Он беззвучно затрясся, спрятав лицо в ладони. А я думал над его словами. Да, это очень похоже на Ави — вздыхать по девушке, но не сметь ей признаться. Он и в школе писал записки с комплиментами, но даже не думал их отправлять.

Но с другой стороны, не уловка ли это? Если он из них, то наговорит что угодно, лишь бы облегчить свою участь. Я ходил из угла в угол. Мне постоянно повторяли — наша система работает как часы, сбоев не бывает. Но я очень хорошо знал этого парня. Его никто не убедит навредить другим людям. В конце концов у каждого правила бывают исключения.

Я тронул его за плечо:

— Вставай, Ави. Я помогу тебе.

Он на мгновение поднял на меня заплаканные глаза, и снова опустил их в пол. Я вспомнил, как он не пустил меня воровать яблоки в сад на соседней улице. Тогда я в сердцах стукнул его, и собирался уйти со старшими ребятами. А он точно так же взглянул на меня. И я ощутил себя не человеком, а зверем. Мне стало стыдно, что я не сдержался и обидел друга. А ведь он всего лишь хотел уберечь меня от беды. Я попросил прощения и никуда не пошёл. А старшим тогда очень влетело.
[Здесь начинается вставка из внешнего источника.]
What follows belongs to an exercise in optimizing a design on an open flow for small area and a short achievable clock period; a production flow would make more cautious choices. Where RTL was checked, it was by simulation tests only, not by an equivalence proof against the original.

Design izhneuron_verilog, start of the top module:
module izhneuron_verilog(clk, rst, en, WE, Addr, AER_BUS, Weight, spike_out);
input wire clk;
input wire rst;
input wire en;
input wire WE;
input wire [3:0] Addr;
input wire [3:0] AER_BUS;
input wire [10:0] Weight;
output wire spike_out;
reg [10:0] mem0, mem1, mem2, mem3;
reg [3:0] valid;                  
reg [10:0] wout, acc, I;
reg [13:0] u, t;
reg [10:0] rd;
reg rv;
always @(*) begin
	case (AER_BUS[1:0])
		2'd0: begin rd = mem0; rv = valid[0]; end
		2'd1: begin rd = mem1; rv = valid[1]; end
		2'd2: begin rd = mem2; rv = valid[2]; end
		default: begin rd = mem3; rv = valid[3]; end
	endcase
end
wire rsel = rv && (AER_BUS[3:2] == 2'b00);
wire [10:0] sum = acc + wout;
wire [10:0] I_next = en ? sum : I;
wire [13:0] dv = {{2{t[13]}}, t[13:2]} - 14'd192 - u;      
wire [13:0] u0 = u + {{6{dv[13]}}, dv[13:6]};
wire [13:0] G = {{3{I[10]}}, I} - u - 14'd1205;
  ...
Size: ~24 I/O pins.
export LEC_CHECK = 0
export CAP_MARGIN = 20
export CORE_MARGIN = 2
export CORE_UTILIZATION = 40
export SLEW_MARGIN = 20
create_clock -name core_clock -period 21.0 [get_ports {clk}]
standard.sh (not shown) runs the stock make flow with config.mk's settings and CLKGATE_MAP_FILE= SYNTH_SCRIPT=/design/flow/synth_recipe.tcl, a recipe that flattens the netlist after the stock synthesis.
==> flow/flow/run.sh <==
#!/bin/bash
cp standard.sh standard.sh.log
export SETUP_SLACK_MARGIN=${FLOW_SETUP_MARGIN:-13}
export BUFFER_PORTS_ARGS="-buffer_cell sky130_fd_sc_hd__buf_2"
bash standard.sh > standard.log 2>&1
The starting point ran to the end with no violations.
Edit:
==> flow/flow/run.sh (replaced) <==
#!/bin/bash
cp standard.sh standard.sh.log
export SETUP_SLACK_MARGIN=${FLOW_SETUP_MARGIN:-12}
export BUFFER_PORTS_ARGS="-buffer_cell sky130_fd_sc_hd__buf_2"
bash standard.sh > standard.log 2>&1
Via count went down by 1.4%; utilization decreases by 1.0 points; setup slack gets better by 0.016 ns; count of clock-buffer cells in the layout stays the same; global-route usage shrinks by 0.62 points; first-iteration DRC count rises by 13%; die area does not change; design area drops by 2.0%; clock skew hardly moves.
No functional check of the RTL was part of any run of this note.

========
run A:
izhneuron_verilog, a different RTL version from the one above (not shown whole).
Size: ~760 cells after synthesis, roughly 0.0084 mm2 of cells after synthesis.
==> flow/config.mk <==
export PLATFORM = sky130hd
export DESIGN_NAME = izhneuron_verilog
export DESIGN_NICKNAME = izhneuron_verilog
export VERILOG_FILES = /design/flow/design.v
export SDC_FILE = /design/flow/constraint.sdc
export NUM_CORES = 4
export LEC_CHECK = 0
export CAP_MARGIN = 20
export CORE_MARGIN = 2
export CORE_UTILIZATION = 40
export CTS_CLUSTER_DIAMETER = 100
export CTS_CLUSTER_SIZE = 30
export SLEW_MARGIN = 20
==> flow/constraint.sdc <==
create_clock -name core_clock -period 21.0 [get_ports {clk}]
set_input_delay 4.2000 -clock core_clock [delete_from_list [all_inputs] [get_ports {clk}]]
set_output_delay 4.2000 -clock core_clock [all_outputs]
set_load 0.01 [all_outputs]
==> flow/flow/run.sh <==
#!/bin/bash
set -e
cp standard.sh standard.sh.log
export SETUP_SLACK_MARGIN=${FLOW_SETUP_MARGIN:-12}
export BUFFER_PORTS_ARGS="-buffer_cell sky130_fd_sc_hd__buf_2"
bash standard.sh synth > synth.log 2>&1
R=orfs/results/sky130hd/izhneuron_verilog/base
cp $R/1_2_yosys.v yosys_netlist_before_polar.v.log
python3 flow/polar.py $R/1_2_yosys.v $R/1_2_yosys.polar.v > polar.log 2>&1
mv $R/1_2_yosys.polar.v $R/1_2_yosys.v
rm -f $R/1_synth.odb
bash standard.sh > standard.log 2>&1
Other scripts of this flow, unchanged in this note and not shown: flow/flow/polar.py
Input-level comparison between run B and run A:
- an added PLACE_DENSITY of 0.5
- a deleted CTS_CLUSTER_DIAMETER that had been 100
- a deleted CTS_CLUSTER_SIZE that had been 30
## What came out
Compared to run A, run B has utilization after layout 0.55 points higher. Register-to-register slack ended up 0.06 ns lower on run B than on run A. Against run A, run B comes in 0.24 points lower on share of final layout cell area taken by clock buffers and inverters. Flip-flop and latch count essentially unchanged between run B and run A.
[inputs] run C vs run B
- PLACE_DENSITY: 0.5 -> unset
diff --git a/flow/flow/run.sh b/flow/flow/run.sh
--- a/flow/flow/run.sh
+++ b/flow/flow/run.sh
@@ -2,5 +2,5 @@
 set -e
 cp standard.sh standard.sh.log
-export SETUP_SLACK_MARGIN=${FLOW_SETUP_MARGIN:-12}
+export SETUP_SLACK_MARGIN=${FLOW_SETUP_MARGIN:-11.9}
 export BUFFER_PORTS_ARGS="-buffer_cell sky130_fd_sc_hd__buf_2"
 bash standard.sh synth > synth.log 2>&1
The routed length on met1 of run C falls short of that of run B by 3.7%.
Run C ended up with a higher final-layout clock buffer total than run B did.
Time the worst path needs with I/O delays and setup was higher in run C than in run B.
Compared with run B, run C shows a lower first-pass GRT wire length.
On post-route worst setup slack: between run B and run C, it ends up lower for run C.
Routed wire in run C totals less than in run B.
Count of plain and timing-repair buffers: higher on run B
What run D does differently from run C at the input level:
- CTS_BUF_LIST: unset -> sky130_fd_sc_hd__clkbuf_4 sky130_fd_sc_hd__clkbuf_8
- CTS_CLUSTER_SIZE: unset -> 8
diff --git a/flow/flow/run.sh b/flow/flow/run.sh
--- a/flow/flow/run.sh
+++ b/flow/flow/run.sh
@@ -2,5 +2,5 @@
 set -e
 cp standard.sh standard.sh.log
-export SETUP_SLACK_MARGIN=${FLOW_SETUP_MARGIN:-11.9}
+export SETUP_SLACK_MARGIN=${FLOW_SETUP_MARGIN:-12}
 export BUFFER_PORTS_ARGS="-buffer_cell sky130_fd_sc_hd__buf_2"
 bash standard.sh synth > synth.log 2>&1
==> comparison <==
Of run D and run C, it is run D that has the lower number of instances resized during post-cts repair. Run C was larger in final cell area than run D. Placed cell count essentially unchanged between run D and run C. Routed via count for run D: 3.1% up relative to run C. The met3 capacity usage during global routing on run D is in line with that on run C. Of run C and run D, the run reporting the higher shortest clock period the worst path allows after layout was run C. Utilization of the core after routing of run C is on par with run D. | routed wire length | higher: run D |. Run D — routed wire length per instance about 5% higher, run C as reference.

========
## the reference run
Another version of the RTL of izhneuron_verilog (not shown whole).
Size: roughly 760 cells after synthesis, about 24 I/O pins.
Settings: LEC_CHECK=0, CAP_MARGIN=20, CORE_MARGIN=2, CORE_UTILIZATION=40, SLEW_MARGIN=20; clock period 21.0 ns.
==> flow/flow/run.sh <==
#!/bin/bash
set -e
cp standard.sh standard.sh.log
export SETUP_SLACK_MARGIN=${FLOW_SETUP_MARGIN:-12}
export BUFFER_PORTS_ARGS="-buffer_cell sky130_fd_sc_hd__buf_2"
# after global routing: the reset input of spike_out's gate is fed straight from
# the reset port's buffer (flow/post_grt.tcl)
export POST_GLOBAL_ROUTE_TCL=$(pwd)/flow/post_grt.tcl
bash standard.sh synth > synth.log 2>&1
R=orfs/results/sky130hd/izhneuron_verilog/base
cp $R/1_2_yosys.v yosys_netlist_before_polar.v.log
python3 flow/polar.py $R/1_2_yosys.v $R/1_2_yosys.polar.v > polar.log 2>&1
mv $R/1_2_yosys.polar.v $R/1_2_yosys.v
rm -f $R/1_synth.odb
bash standard.sh > standard.log 2>&1
Other scripts of this flow, unchanged in this note and not shown: flow/flow/polar.py, flow/flow/post_grt.tcl
For the trial run, these inputs were changed with respect to the reference run:
--- a/flow/flow/run.sh
+++ b/flow/flow/run.sh
@@ -1,2 +1,7 @@
 #!/bin/bash
+# Standard ORFS layout of the standard synthesis, with these changes in how it is made:
+#  - after synthesis, flow/polar.py re-polarises full adders (FA(~a,~b,~c) =
+#    ~FA(a,b,c)) to drop inverters; the registers and the function are unchanged;
+#  - the gate driving spike_out takes the reset from the reset port's buffer
+#    directly, not through the reset's fan-out buffers (flow/post_grt.tcl);
 set -e
Findings:
As far as count of inverters not on the clock network in the layout goes, the reference run and the trial run are indistinguishable; the numbers are identical.
Share of the final layout cell area in multi-input gates: the trial run vs the reference run identical
Reported for the trial run and the reference run, violation count after the first detailed-route iteration turned out identical to the last digit.
Reported for the trial run and the reference run, synthesized cell count turned out identical to the last digit.
~same number of remaining DRC errors in the trial run and the reference run
The reference run -> the trial run: post-route standard cell area excluding fillers delta 0, exact match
Я повёл Ави через коридор. Мы спустились в подвал, который соединял несколько зданий нашего учреждения. От возбуждения он тараторил без умолку:

— Но куда же мне идти? Моих родителей, должно быть, тоже забрали. А я в такой одежде. Да и не знаю, если честно, где я нахожусь. А тебе ничего не будет, что я сбежал?

— За меня не беспокойся. Мы на окраине города. Ты выйдешь в тёмном месте, где никто не ходит. Сейчас глубокая ночь. Дворами проберёшься к дому моих родителей. Они тебе помогут.
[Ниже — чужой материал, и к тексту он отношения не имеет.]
Context: an optimization exercise on an open-source flow, tuned for small area. The choices shown serve that exercise and are no tape-out recipe. Only simulation tests tie the RTL to the original design; equivalence was not proved. No driver is modelled on the clock port, so clock power and skew are understated where the tree is cut down; a real chip needs a root buffer or a tree. Power and IR drop assume default switching activity.

==> run a: inputs <==
Design mvm_uart_system, start of the top module:
module mvm_uart_system (
    input  logic clk,
    input  logic rstn,
    input  logic rx,
    output logic tx
);
==> flow/config.mk <==
export PLATFORM = sky130hd
export DESIGN_NAME = mvm_uart_system
export DESIGN_NICKNAME = mvm_uart_system
export VERILOG_FILES = /design/flow/design.v
export SDC_FILE = /design/flow/constraint.sdc
export NUM_CORES = 4
export LEC_CHECK = 0
export CAP_MARGIN = 20
export CORE_MARGIN = 2
export CORE_UTILIZATION = 60
export SLEW_MARGIN = 20
==> flow/constraint.sdc <==
create_clock -name core_clock -period 10.0 [get_ports {clk}]
set_input_delay 2.0000 -clock core_clock [delete_from_list [all_inputs] [get_ports {clk}]]
set_output_delay 2.0000 -clock core_clock [all_outputs]
set_load 0.01 [all_outputs]
standard.sh (not shown) runs the stock make flow with config.mk's settings and CLKGATE_MAP_FILE= SYNTH_SCRIPT=/design/flow/synth_recipe.tcl, a recipe that flattens the netlist after the stock synthesis.
==> flow/flow/run.sh <==
#!/bin/bash
# Own layout flow: the standard ORFS flow (standard.sh) with two changes:
#  - Yosys's technology mapping is run with several area-oriented ABC scripts
#    (flow/abc_*.script, in place of ORFS's speed script) and the smallest
#    netlist by Yosys's cell area is kept; registers and names are untouched.
#  - the clock tree step builds a two-level tree (flow/my_cts.tcl): one root
#    buffer fed by the clock port drives leaf buffers, each driving a compact
#    group of at most MY_CTS_MAX_SINKS flip-flops.
# Each tool's full output goes to logs in this folder (synth_*.log, standard.log,
# and ORFS's own per-step logs under orfs/logs/).
set -euo pipefail
W=$PWD
source "$W/flow/cts_params"
export MY_CTS_MAX_SINKS MY_CTS_LEAF MY_CTS_ROOT
best=""
best_area=""
for f in "$W"/flow/abc_*.script; do
  n=$(basename "$f" .script)
  S=$W/scripts_$n
  rm -rf "$S"
  cp -r "$FLOW_HOME/scripts" "$S"
  cp "$f" "$S/abc_speed.script"
  cp "$W/flow/my_cts.tcl" "$S/my_cts.tcl"
  python3 - "$S/cts.tcl" <<'PY'
import sys
p = sys.argv[1]
s = open(p).read()
old = "log_cmd clock_tree_synthesis {*}$cts_args"
assert old in s
s = s.replace(old, "source $::env(SCRIPTS_DIR)/my_cts.tcl")
open(p, "w").write(s)
PY
  rm -rf "$W/orfs"
  if bash "$W/standard.sh" "SCRIPTS_DIR=$S" synth > "$W/synth_$n.log" 2>&1; then
    a=$(grep "Chip area" "$W"/orfs/reports/*/mvm_uart_system/base/synth_stat.txt | awk '{print $NF}')
    echo "$n: $a" >> "$W/synth_choice.log"
    if [[ -z "$best" ]] || python3 -c "import sys; sys.exit(0 if float('$a') < float('$best_area') else 1)"; then
      rm -rf "$W/orfs_best"
      mv "$W/orfs" "$W/orfs_best"
      best=$n
      best_area=$a
    fi
  fi
done
echo "chosen: $best ($best_area)" >> "$W/synth_choice.log"
rm -rf "$W/orfs"
mv "$W/orfs_best" "$W/orfs"
bash "$W/standard.sh" "SCRIPTS_DIR=$W/scripts_$best" finish > "$W/standard.log" 2>&1
==> flow/flow/abc_s10.script <==
&get -n
&st
&dc2
&dch
&nf -R 1000
&put
&get -n
&st
&dch
&nf -R 1000
&put
topo
dnsize -c
==> flow/flow/abc_s14.script <==
&get -n
&st
&deepsyn -T 60
&put
&get -n
&st
&dch
&nf -R 1000
&put
topo
dnsize -c
==> flow/flow/abc_s17.script <==
&get -n
&st
&dch
&nf -R 1000
&dch
&nf -R 1000
&put
topo
dnsize -c
==> flow/flow/abc_s3.script <==
strash
balance
rewrite
refactor
balance
rewrite
rewrite -z
balance
refactor -z
rewrite -z
balance
dch
map -a
topo
dnsize -c
==> flow/flow/abc_s7.script <==
&get -n
&st
&synch2
&if -g -K 6
&synch2
&dch
&nf -R 1000
&put
topo
dnsize -c
==> flow/flow/abc_s9.script <==
strash
dc2
dch -f
amap
topo
Other scripts of this flow, unchanged in this note and not shown: flow/flow/abc_s11.script, flow/flow/abc_s15.script, flow/flow/abc_s16.script, flow/flow/abc_s5.script, flow/flow/cts_params, flow/flow/my_cts.tcl
==> run b: changes against run a <==
removed: flow/flow/abc_s10.script
removed: flow/flow/abc_s14.script
removed: flow/flow/abc_s17.script
removed: flow/flow/abc_s3.script
removed: flow/flow/abc_s7.script
removed: flow/flow/abc_s9.script
==> qor summary <==
Status: run a complete, no violations; run b complete, no violations
Met3 track demand over resource: run a 2.42%; run b 1.33%
Die height: run a 108 um; run b 108 um
Ant. Diodes: run a 1; run b 0
Clock network power: run a 0.393 mW; run b 0.395 mW
Worst R2R Start: run a rxx; run b cnt[4]
Post-detailed-routing wire length: run a 8130 um; run b 7890 um
Relative contribution of combinational cells to total power: run a 0.2%; run b 1.3%
Clock slew at the register clock pins of the worst setup and hold paths: run a 0.12 ns; run b 0.11 ns
Filler cells: run a 774; run b 767
Overall power consumption: run a 1.41 mW; run b 1.45 mW
Launch point of the worst path: run a rx; run b cnt[4]
Worst slew slack as a fraction of its limit: run a 55.2%; run b 51.8%
Mapped Area: run a 0.00644 mm2; run b 0.00644 mm2
Adder-cell area share of the yosys netlist: run a 4.78%; run b 4.78%
No run of this note takes its clock network from TritonCTS; it comes from the design's own scripts or RTL.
Я пропустил его вперёд. В конце коридора виднелась дверь.

— Спасибо тебе большое, Кай. Я знаю, ты добрый, тебе пришлось тут служить, у тебя не было выбора. Если сможешь, узнай, что с моими…

Выстрел оборвал его слова. Он повалился вперёд с дырой в затылке. Я убрал пистолет в кобуру и вернулся в свой блок. Напротив последней записи в журнале я вывел трясущейся рукой: «Застрелен при попытке к бегству».